▶ [ACTIVITY]
Would you please return the lines of the entries below starting at the line that has "setup endpoints to repair | 42 | 23" and ending at the line that has "5_1_grt,983,-0.151,-0.132", both included, exactly as they are?

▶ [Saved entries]
"""

### src/rtl/instruction_fetch_unit.sv
// Instruction fetch: owns the PC, arbitrates the single memory port between
// redirects, stores and fetches, and buffers returned words toward decode.
module instruction_fetch_unit #(
    parameter int                    DATA_WIDTH = 32,
    parameter int                    ADDR_WIDTH = 6,
    parameter logic [ADDR_WIDTH-1:0] RESET_PC   = '0
) (
    input  logic                  clk,
    input  logic                  reset,
    input  logic                  Stall_i,
    input  logic                  Branch_Taken_i,
    input  logic [ADDR_WIDTH-1:0] Branch_Target_i,
    input  logic                  Jump_i,
    input  logic [ADDR_WIDTH-1:0] Jump_Target_i,
    input  logic                  Store_Req_i,
    input  logic [DATA_WIDTH-1:0] Store_Addr_i,
    input  logic [DATA_WIDTH-1:0] Store_Data_i,
    input  logic [DATA_WIDTH-1:0] Instruction_i,
    output logic [DATA_WIDTH-1:0] Address_o,
    output logic                  Write_Enable_o,
    output logic [DATA_WIDTH-1:0] Write_Data_o,
    output logic                  Store_Ack_o,
    output logic [DATA_WIDTH-1:0] Instruction_o,
    output logic [ADDR_WIDTH-1:0] PC_o,
    output logic                  Valid_o
);

    typedef struct packed {
        logic [DATA_WIDTH-1:0] data;
        logic [ADDR_WIDTH-1:0] pc;
    } ibuf_t;

    logic [ADDR_WIDTH-1:0] pc, inflight_pc, redirect_pc;
    logic                  inflight, valid, skid_vld;
    logic                  redirect, store_go, fetch_go;
    ibuf_t                 out_q, skid_q, ret_word;

    always_comb begin
        redirect    = Branch_Taken_i | Jump_i;
        redirect_pc = Branch_Taken_i ? Branch_Target_i : Jump_Target_i;
        // Reset gating keeps a held store request off the bus while in reset.
        store_go    = reset & ~redirect & Store_Req_i;
        fetch_go    = ~redirect & ~Store_Req_i & ~Stall_i & ~skid_vld;
        ret_word    = '{data: Instruction_i, pc: inflight_pc};
    end

    always_comb begin
        Address_o      = DATA_WIDTH'(pc);
        Write_Enable_o = 1'b0;
        Write_Data_o   = '0;
        Store_Ack_o    = 1'b0;
        if (store_go) begin
            Address_o      = Store_Addr_i;
            Write_Enable_o = 1'b1;
            Write_Data_o   = Store_Data_i;
            Store_Ack_o    = 1'b1;
        end
    end

    always_ff @(posedge clk or negedge reset) begin
        if (!reset) begin
            pc          <= RESET_PC;
            inflight    <= 1'b0;
            inflight_pc <= '0;
            skid_vld    <= 1'b0;
            skid_q      <= '0;
            out_q       <= '0;
            valid       <= 1'b0;
        end else if (redirect) begin
            // Word returning now belongs to the old path and is dropped.
            pc       <= redirect_pc;
            inflight <= 1'b0;
            skid_vld <= 1'b0;
            valid    <= 1'b0;
        end else begin
            inflight <= fetch_go;
            if (fetch_go) begin
                inflight_pc <= pc;
                pc          <= pc + ADDR_WIDTH'(1);
            end
            if (!Stall_i) begin
                if (skid_vld) begin
                    out_q    <= skid_q;
                    valid    <= 1'b1;
                    skid_vld <= 1'b0;
                end else if (inflight) begin
                    out_q <= ret_word;
                    valid <= 1'b1;
                end else begin
                    valid <= 1'b0;
                end
            end else if (inflight) begin
                // Issue is blocked while stalled, so one skid entry is enough.
                if (!valid) begin
                    out_q <= ret_word;
                    valid <= 1'b1;
                end else begin
                    skid_q   <= ret_word;
                    skid_vld <= 1'b1;
                end
            end
        end
    end

    assign Instruction_o = out_q.data;
    assign PC_o          = out_q.pc;
    assign Valid_o       = valid;

endmodule

### config.mk
export PLATFORM = sky130hd
export DESIGN_NAME = instruction_fetch_unit
export DESIGN_NICKNAME = d
export VERILOG_FILES = /design/src/rtl/instruction_fetch_unit.sv
export SDC_FILE = /design/constraint.sdc
export NUM_CORES = 1
export LEC_CHECK = 0
export ABC_AREA = 1
export CORE_ASPECT_RATIO = 0.5
export CORE_UTILIZATION = 45
export DETAILED_ROUTE_END_ITERATION = 12
export GPL_TIMING_DRIVEN = 0
export MAX_ROUTING_LAYER = met4
export PLACE_DENSITY_LB_ADDON = 0.2
export SLEW_MARGIN = 20
export SYNTH_ARGS = -nofsm -noshare
export SYNTH_HDL_FRONTEND = slang
export SYNTH_SLANG_ARGS = --single-unit
### constraint.sdc
create_clock -name clk -period 3.4 [get_ports clk]
set_input_delay 0.68 -clock clk [delete_from_list [all_inputs] [get_ports clk]]
set_output_delay 0.68 -clock clk [all_outputs]
set_load 0.03 [all_outputs]
==> results.txt, run 1 <==
TritonCTS created 9 clock buffers. For the synthesized cell area, the log shows 0.00463 mm^2. The clock tree root buffer cell was sky130_fd_sc_hd__clkbuf_16. Buffers added to address setup during post-CTS repair amount to 0. The run gives 0 as the max-slew violation total from the final report. Portion of the clock cycle consumed by the worst path in the final layout: 100%. The logs give 4 for the count of TritonRoute iterations in the first routing pass and 4,576 for the number of global-route vias before repair. Setup repair after global routing could not meet its margin everywhere.

The overall die width is 145 um. Yosys printed 0 warnings. 219 I/O pins were placed.

The completed layout was analyzed and its total power is 3.29 mW. The number of hold buffers added after CTS was 0. The classification of the worst-slack hold path was in -> async.

The maximum fanout count along the critical path is 10, and the required time at the worst-slack endpoint is 2.72 ns. In this run the register-to-register setup slack is 1.81 ns. Static timing analysis puts the maximum clock frequency at 294 MHz. At the later pin of the worst-skew pair, clock insertion delay measures 0.34 ns.

The tools report the post-route DRC violation count as 0. The average cell area after synthesis is 7.55 um^2, and the minimum period implied by the final worst setup slack is 3.40 ns. For the cell leakage power, the log shows 4.16 nW. Hold is met by 0.173 ns. The wire-length estimate of the detail-placed layout is 10,500 um.

The count of nets left with antenna violations once routing finished came out at 0. When the netlist entered floorplanning its net count stood at 728. In the routed layout, each cell is associated on average with a via count of 4.70. In this run, distinct cell masters in the synthesized netlist total 23. The net count reported at finish came out at 957. The total overflow left after global routing is 0. The end-of-flow core utilization is 75.3%, and the area overhead of the layout relative to synthesis is 57.8%. Of the cells placed in the final design, the portion with a size suffix greater than 1 is 5.90%. TritonCTS built the clock tree.

The share of synthesized area in the top cell type comes to 49.2%. Once the floorplan was initialized, standard cells occupied 47.7% of the core. The post-synthesis sequential element count works out to 91.

Leaving out fill and tap cells, the most frequent cell in the layout is sky130_fd_sc_hd__clkdlybuf4s50_1. Entering global routing, the biggest net connects 75 pins. The logs give 42 for the number of gates resized after cts and 2 for the number of buffers on the longest clock path.

Detailed routing inserted a total of 4,619 vias. The run gives 65.0% as the worst max-slew margin expressed relative to the limit. Net switching is 31.9% of the power. The run gives 1 as the initial antenna violation count. For the wire length of the first global-routing pass, the log shows 22,200 um. The final hold violation count is 0, and the power density over the cells is 450 mW/mm^2. The clock drives 91 sinks. The clock network burns 30.7% of the power.

The die footprint was 0.0107 mm^2; the peak supply drop was 0.251 mV. Data arrives at the worst endpoint at 2.72 ns. The final layout contains routed wiring with a total length of 14,000 um. Share of total power in sequential cells: 39.8%. In this run the number of H-tree levels came out at 3.

The worst setup path is captured at an output pin. The flow ran to the end, and the final reports show no timing, DRC or antenna violations. In this run, synthesis inferred 0 flip-flops with an integrated enable. The part of the total power dissipated in combinational logic was 29.6%; the number of failing setup endpoints in the final timing report was 0. sky130_fd_sc_hd__dfrtp_1 takes more of the synthesized area than any other cell. STA classifies the critical path startpoint as a primary input. The transition time at the pin with the least slew margin was 0.524 ns; the height of the die was 73.7 um. The critical path in this run is classified as in -> out. In the synthesized netlist the async set-or-reset flop fraction comes to 100%.

The count of port buffers added during placement was 217. Number of maximum-capacitance violations: 0. For the number of core rows, the log shows 25. In this run the power spent charging and discharging nets is 1.05 mW. Clock-pin slew was measured on the worst setup and hold paths at 0.06 ns.

By area the synthesized netlist is led by sky130_fd_sc_hd__dfrtp_1 49%, sky130_fd_sc_hd__nor2_1 11%, sky130_fd_sc_hd__inv_1 9.0%, sky130_fd_sc_hd__a21oi_1 7.9%, sky130_fd_sc_hd__nand2_1 6.7%. For this run, the total global-route usage over all layers was measured as 27.4%. After the first detailed-routing iteration, the DRC count stood at 239. In this run the standard cell core region covers 0.00970 mm^2. After filler insertion, the fill cell instance count of the layout stands at 753.

The cell count after synthesis came out at 613. In the layout the commonest cells are 153 x sky130_fd_sc_hd__clkdlybuf4s50_1, 141 x sky130_fd_sc_hd__nor2_1, 111 x sky130_fd_sc_hd__inv_1. The tools report the routability-driven placement congestion ratio as 0.813. Among all flip-flop cells after synthesis, the most frequent one is sky130_fd_sc_hd__dfrtp_1. The routed wire length per instance is 14.2 um, and the final worst clock skew is 0.00647 ns. For the sequential-to-total area share from yosys stat, the log shows 49.2%. Cell internal power was estimated by the tool at 2.24 mW.
==> layout make-up <==
cell class / instances / area (um^2) / area share [%]
flip-flops and latches: 91 / 2280 / 31.2
repair buffers: 218 / 2200 / 30.1
multi-input cells: 377 / 1750 / 23.9
inverters: 111 / 417 / 5.70
clock buffers: 9 / 225 / 3.08
plain buffers: 34 / 185 / 2.54
well taps: 135 / 169 / 2.31
clock inverters: 7 / 77.6 / 1.06
diodes: 1 / 2.50 / 0.0343
==> flip-flops by register name, summed over array words and instances (netlist names) <==
name	flops
Instruction_o	32
PC_o	6
Valid_o	1
inflight	1
inflight_pc	6
pc	6
skid_q	38
skid_vld	1
==> per-layer routing <==
metal | part of all wire (%) | wire, um | track usage, %
met2 | 51 | 7120 | 46.1
met5 | 0 | 0 | -
met3 | 6.2 | 864 | 5.78
met1 | 42 | 5830 | 33.8
met4 | 1.3 | 180 | 8.54
==> metrics by stage <==
| stage | setup TNS [ns] | instances | cell area [um^2] | setup slack, ns |
|---|---|---|---|---|
| 2_1_floorplan | 0 | 613 | 4630 | 0.807 |
| 3_3_place_gp | -390.45 | 965 | 6970 | -3.64 |
| 3_5_place_dp | -1.97 | 966 | 7000 | -0.143 |
| 4_1_cts | 0 | 982 | 7250 | 0.000421 |
| 5_1_grt | -0.151 | 983 | 7300 | -0.132 |
| 6_report | 0 | 983 | 7300 | 0.000302 |
==> worst max-delay path, stage by stage <==
cell	delay, ns
sky130_fd_sc_hd__clkdlybuf4s50_1	0.49
sky130_fd_sc_hd__nor2_8	0.23
sky130_fd_sc_hd__nand3_2	0.19
sky130_fd_sc_hd__clkbuf_1	0.30
sky130_fd_sc_hd__nor2_1	0.15
sky130_fd_sc_hd__clkdlybuf4s50_1	0.68
==> cells in the mapped netlist (3+ instances only) <==
master / instances
sky130_fd_sc_hd__nor2_1: 141
sky130_fd_sc_hd__a21oi_2: 3
sky130_fd_sc_hd__o21a_1: 33
sky130_fd_sc_hd__clkbuf_1: 10
sky130_fd_sc_hd__nand2_1: 82
sky130_fd_sc_hd__o21ai_0: 26
sky130_fd_sc_hd__inv_1: 111
sky130_fd_sc_hd__dfrtp_1: 91
sky130_fd_sc_hd__buf_4: 6
sky130_fd_sc_hd__nand3_1: 8
sky130_fd_sc_hd__buf_2: 16
sky130_fd_sc_hd__a21oi_1: 73
==> cells by family (layout without fill, tap and decap cells) <==
family | count (synthesis) | count (layout) | synth area share (%)
xor gates and xnor gates | 1 | 1 | 0.189
and+or+nand+nor | 237 | 237 | 20.2
AOI/OAI and AO/OA | 138 | 138 | 17.1
adders and majority gates | 1 | 1 | 0.270
buffers and inverters | 145 | 379 | 13.0
DFF | 91 | 91 | 49.2
other | 0 | 1 | 0
==> power by group through the flow <==
stage          Clock (mW)  Sequential (mW)  Combinational [mW]
2_1_floorplan           0             1.54               0.274
3_3_place_gp            0             1.32               0.964
3_5_place_dp            0             1.33               0.985
4_1_cts              1.02             1.31               0.981
5_1_grt              1.07             1.32                1.05
6_report             1.01             1.31               0.972
==> path summary, 6_finish.rpt <==
check | startpoint | to | depth (start not counted)
hold / removal | reset | pc[4] | 1
max in group asynchronous | reset | skid_q[34] | 2
min in group clk | skid_q[1] | skid_q[1] | 2
setup / recovery | Jump_i | Write_Data_o[20] | 6
setup reg to reg | skid_vld | Instruction_o[26] | 5
hold reg to reg | skid_q[1] | skid_q[1] | 2
Note: power is estimated with default switching activity, not from simulation.
==> inputs of run 2 (changes only) <==
--- a/config.mk
+++ b/config.mk
@@ -12,6 +12,7 @@
 export GPL_TIMING_DRIVEN = 0
 export MAX_ROUTING_LAYER = met4
 export PLACE_DENSITY_LB_ADDON = 0.2
+export RECOVER_POWER = 25
 export SLEW_MARGIN = 20
 export SYNTH_ARGS = -nofsm -noshare
 export SYNTH_HDL_FRONTEND = slang
==> run 2 against run 1 <==
  * The flow now finishes with violations (capacitance limit, slew limit, setup timing)
  * Via count up 1.9%
  * Non-clock buffer count is the same
  * Flip-flop and latch count unchanged
  * Global-route usage is the same
==> results.txt, run 2 (synthesis gave the netlist of run 1 again) <==
The power density over the cells is 451 mW/mm^2 (+0.31%). End of the critical path: Write_Data_o[20]. The smallest setup slack after layout came out at -0.00804 ns (-0.00834 ns). The tools report the net count reported at finish as 957 (unchanged). The area of all placed cells without fillers is 0.00728 mm^2 (-0.31%), and the HPWL after detailed placement is 10,500 um (unchanged). The logs give 14,100 um (+0.73%) for the total detailed-routing wirelength and 2.73 ns (about the same) for the data arrival time of the worst path. The logs give 22,200 um (unchanged) for the wire length of the first global-routing pass and 0.00175 mm^2 (unchanged) for the multi-input gate area in the final layout.

The CTS sink count was 91 (unchanged); the maximum clock frequency was 293 MHz (-0.24%). The run gives 0 (unchanged) as the post-route DRC violation count. The minimum period implied by the final worst setup slack was 3.41 ns (+0.00834 ns). In this run the worst hold path is classified as in -> async. The share of final-layout standard cells stronger than drive strength 1 is 5.90% (unchanged), and the end-of-flow core utilization is 75.1% (-0.23 points). Flip-flop count of the largest register after layout: 38 (unchanged). The worst register-to-register path begins at skid_vld. The tools report the count of antenna-violating nets left after detailed routing as 0 (unchanged). The largest net degree at the start of global routing was 75 (unchanged); the transition time at the pin with the least slew margin was 1.82 ns (+1.30 ns). Die footprint: 0.0107 mm^2 (unchanged).

The height of the die was 73.7 um (unchanged); the area overhead of the layout relative to synthesis was 57.3%. The total CTS buffers came out at 9 (unchanged). The number of inserted filler cells in the final layout was 756 (+0.40%); the required time at the worst-slack endpoint was 2.72 ns (about the same). Initial antenna violation count: 1 (unchanged).

For the post-CTS setup buffer count, the log shows 0 (unchanged). The final worst hold slack is 0.165 ns (-0.00728 ns). The number of maximum-capacitance violations was 1 (+1).

The run gives 0.00700 mm^2 (unchanged) as the instance area after placement. CTS placed an instance of sky130_fd_sc_hd__clkbuf_16 at the clock tree root. The run gives 0.00228 mm^2 (unchanged) as the sequential cell area. The tools report the capturing point of the worst reg2reg path as Instruction_o[26]. For the peak supply drop, the log shows 0.254 mV (+1.4%). In the layout the commonest cells are 153 x sky130_fd_sc_hd__clkdlybuf4s50_1, 141 x sky130_fd_sc_hd__nor2_1, 111 x sky130_fd_sc_hd__inv_1.

The tools report the origin of the worst setup path as Jump_i. The total routing usage reported by global routing was 27.4% (unchanged). The logs give 247 (+3.3%) for the first-iteration detailed-routing DRC count and 2 (unchanged) for the number of buffers on the longest clock path.

The count of TritonRoute iterations in the first routing pass is 4 (unchanged). The library cell used most frequently in the layout, excluding fill and tap cells, is sky130_fd_sc_hd__clkdlybuf4s50_1. The total power is 3.29 mW (about the same), and the clock transition at the registers of the reported paths is 0.06 ns (about the same). The tools report the placeable core area as 0.00970 mm^2 (unchanged).

Level count of the clock H-tree: 3 (unchanged). The run gives 219 (unchanged) as the number of placed I/O pins. Overall die width: 145 um (unchanged).

TritonCTS built the clock tree. The routed wire length per instance was 14.3 um (+0.73%); the portion of the clock cycle consumed by the worst path in the final layout was 100% (+0.25 points). The tools report the critical path endpoint category as an output pin. For the number of global-route vias before repair, the log shows 4,576 (unchanged). The post-detailed-route via-to-cell ratio is 4.79 (+1.9%).

Cell leakage power: 4.15 nW (-0.20%). The critical path in this run is classified as in -> out. The final worst clock skew was 0.00670 ns (+0.000236 ns). Clock network latency to the later pin of the worst-skew pair: 0.34 ns (about the same). The number of failing setup endpoints in the final timing report was 1 (+1); the number of core rows was 25 (unchanged). The flow ran to the end, but the final reports show violations. Maximum fanout count along the critical path: 10 (unchanged). The tools report the routability-driven placement congestion ratio as 0.813 (unchanged). The worst setup path is launched from a primary input. The vias after detailed routing came out at 4,705 (+1.9%). The post-cts hold buffer count came out at 0 (unchanged). The count of port buffers added during placement is 217 (unchanged). The final hold violation count is 0 (unchanged). The worst reg-to-reg path cell count is 5 (unchanged). Largest register by flop count: skid_q.

The global-route congestion overflow total is 0 (unchanged). The worst max-slew margin expressed relative to the limit is -21.4% (-86 points). The final reports fail on capacitance limit, slew limit, setup timing. The starting utilization of the core area was 47.7% (unchanged). Setup repair after global routing could not meet its margin everywhere. The run gives 75 (+75) as the max-slew violation total from the final report. The run gives 1.81 ns (about the same) as the worst reg-to-reg setup slack.
==> run 2: timing repair <==
action | CTS | global route
pin swaps | 0 | 0
setup endpoints to repair | 42 | 23
cloned | 0 | 0
gates resized for setup | 42 | 22
==> run 2: where the power goes <==
| group | switching (mW) | leakage (nW) | internal, mW |
|---|---|---|---|
| clock | 0.435 | 0.146 | 0.575 |
| combinational | 0.530 | 3.01 | 0.439 |
| sequential | 0.0854 | 0.991 | 1.22 |
==> run 2: worst min path at each step <==
| stage | to | slack, ns | depth (start not counted) |
|---|---|---|---|
| floorplan | Instruction_o[0] | 0.38 | 0 |
| finish | pc[4] | 0.17 | 1 |
| CTS | pc[4] | 0.17 | 1 |
| detailed placement | skid_q[4] | 0.47 | 2 |
| global placement | skid_q[4] | 0.46 | 2 |
| global route | pc[4] | 0.17 | 1 |
==> run 2: worst max-delay path, stage by stage <==
cell                              delay (ns)
sky130_fd_sc_hd__clkdlybuf4s50_1        0.49
sky130_fd_sc_hd__nor2_8                 0.23
sky130_fd_sc_hd__nand3_2                0.18
sky130_fd_sc_hd__clkbuf_1               0.30
sky130_fd_sc_hd__nor2_1                 0.15
sky130_fd_sc_hd__clkdlybuf4s50_1        0.68
==> run 2: routing by layer <==
metal,vias to the layer above,track usage [%],routed length (um)
met4,0,8.54,232
met1,2189,33.8,5890
li1,2330,-,-
met5,-,-,0
met2,163,46.1,7160
met3,23,5.78,810
==> run 2: layout make-up <==
type                    count  share of cell area, %
well taps                 135                   2.32
diodes                      1                 0.0344
clock inverters             7                   1.07
inverters                 111                   5.72
clock buffers               9                   3.09
plain buffers              34                   2.54
multi-input cells         377                   24.0
repair buffers            218                   29.9
flip-flops and latches     91                   31.3
==> run 2: metrics by stage <==
step,cells,TNS (ns),setup WS (ns)
4_1_cts,982,0,0.000421
2_1_floorplan,613,0,0.807
5_1_grt,983,-0.151,-0.132
3_3_place_gp,965,-390.45,-3.64
6_report,983,-0.00804,-0.00804
3_5_place_dp,966,-1.97,-0.143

"""

▶ [ANSWER TO THE EXERCISE]
setup endpoints to repair | 42 | 23
cloned | 0 | 0
gates resized for setup | 42 | 22
==> run 2: where the power goes <==
| group | switching (mW) | leakage (nW) | internal, mW |
|---|---|---|---|
| clock | 0.435 | 0.146 | 0.575 |
| combinational | 0.530 | 3.01 | 0.439 |
| sequential | 0.0854 | 0.991 | 1.22 |
==> run 2: worst min path at each step <==
| stage | to | slack, ns | depth (start not counted) |
|---|---|---|---|
| floorplan | Instruction_o[0] | 0.38 | 0 |
| finish | pc[4] | 0.17 | 1 |
| CTS | pc[4] | 0.17 | 1 |
| detailed placement | skid_q[4] | 0.47 | 2 |
| global placement | skid_q[4] | 0.46 | 2 |
| global route | pc[4] | 0.17 | 1 |
==> run 2: worst max-delay path, stage by stage <==
cell                              delay (ns)
sky130_fd_sc_hd__clkdlybuf4s50_1        0.49
sky130_fd_sc_hd__nor2_8                 0.23
sky130_fd_sc_hd__nand3_2                0.18
sky130_fd_sc_hd__clkbuf_1               0.30
sky130_fd_sc_hd__nor2_1                 0.15
sky130_fd_sc_hd__clkdlybuf4s50_1        0.68
==> run 2: routing by layer <==
metal,vias to the layer above,track usage [%],routed length (um)
met4,0,8.54,232
met1,2189,33.8,5890
li1,2330,-,-
met5,-,-,0
met2,163,46.1,7160
met3,23,5.78,810
==> run 2: layout make-up <==
type                    count  share of cell area, %
well taps                 135                   2.32
diodes                      1                 0.0344
clock inverters             7                   1.07
inverters                 111                   5.72
clock buffers               9                   3.09
plain buffers              34                   2.54
multi-input cells         377                   24.0
repair buffers            218                   29.9
flip-flops and latches     91                   31.3
==> run 2: metrics by stage <==
step,cells,TNS (ns),setup WS (ns)
4_1_cts,982,0,0.000421
2_1_floorplan,613,0,0.807
5_1_grt,983,-0.151,-0.132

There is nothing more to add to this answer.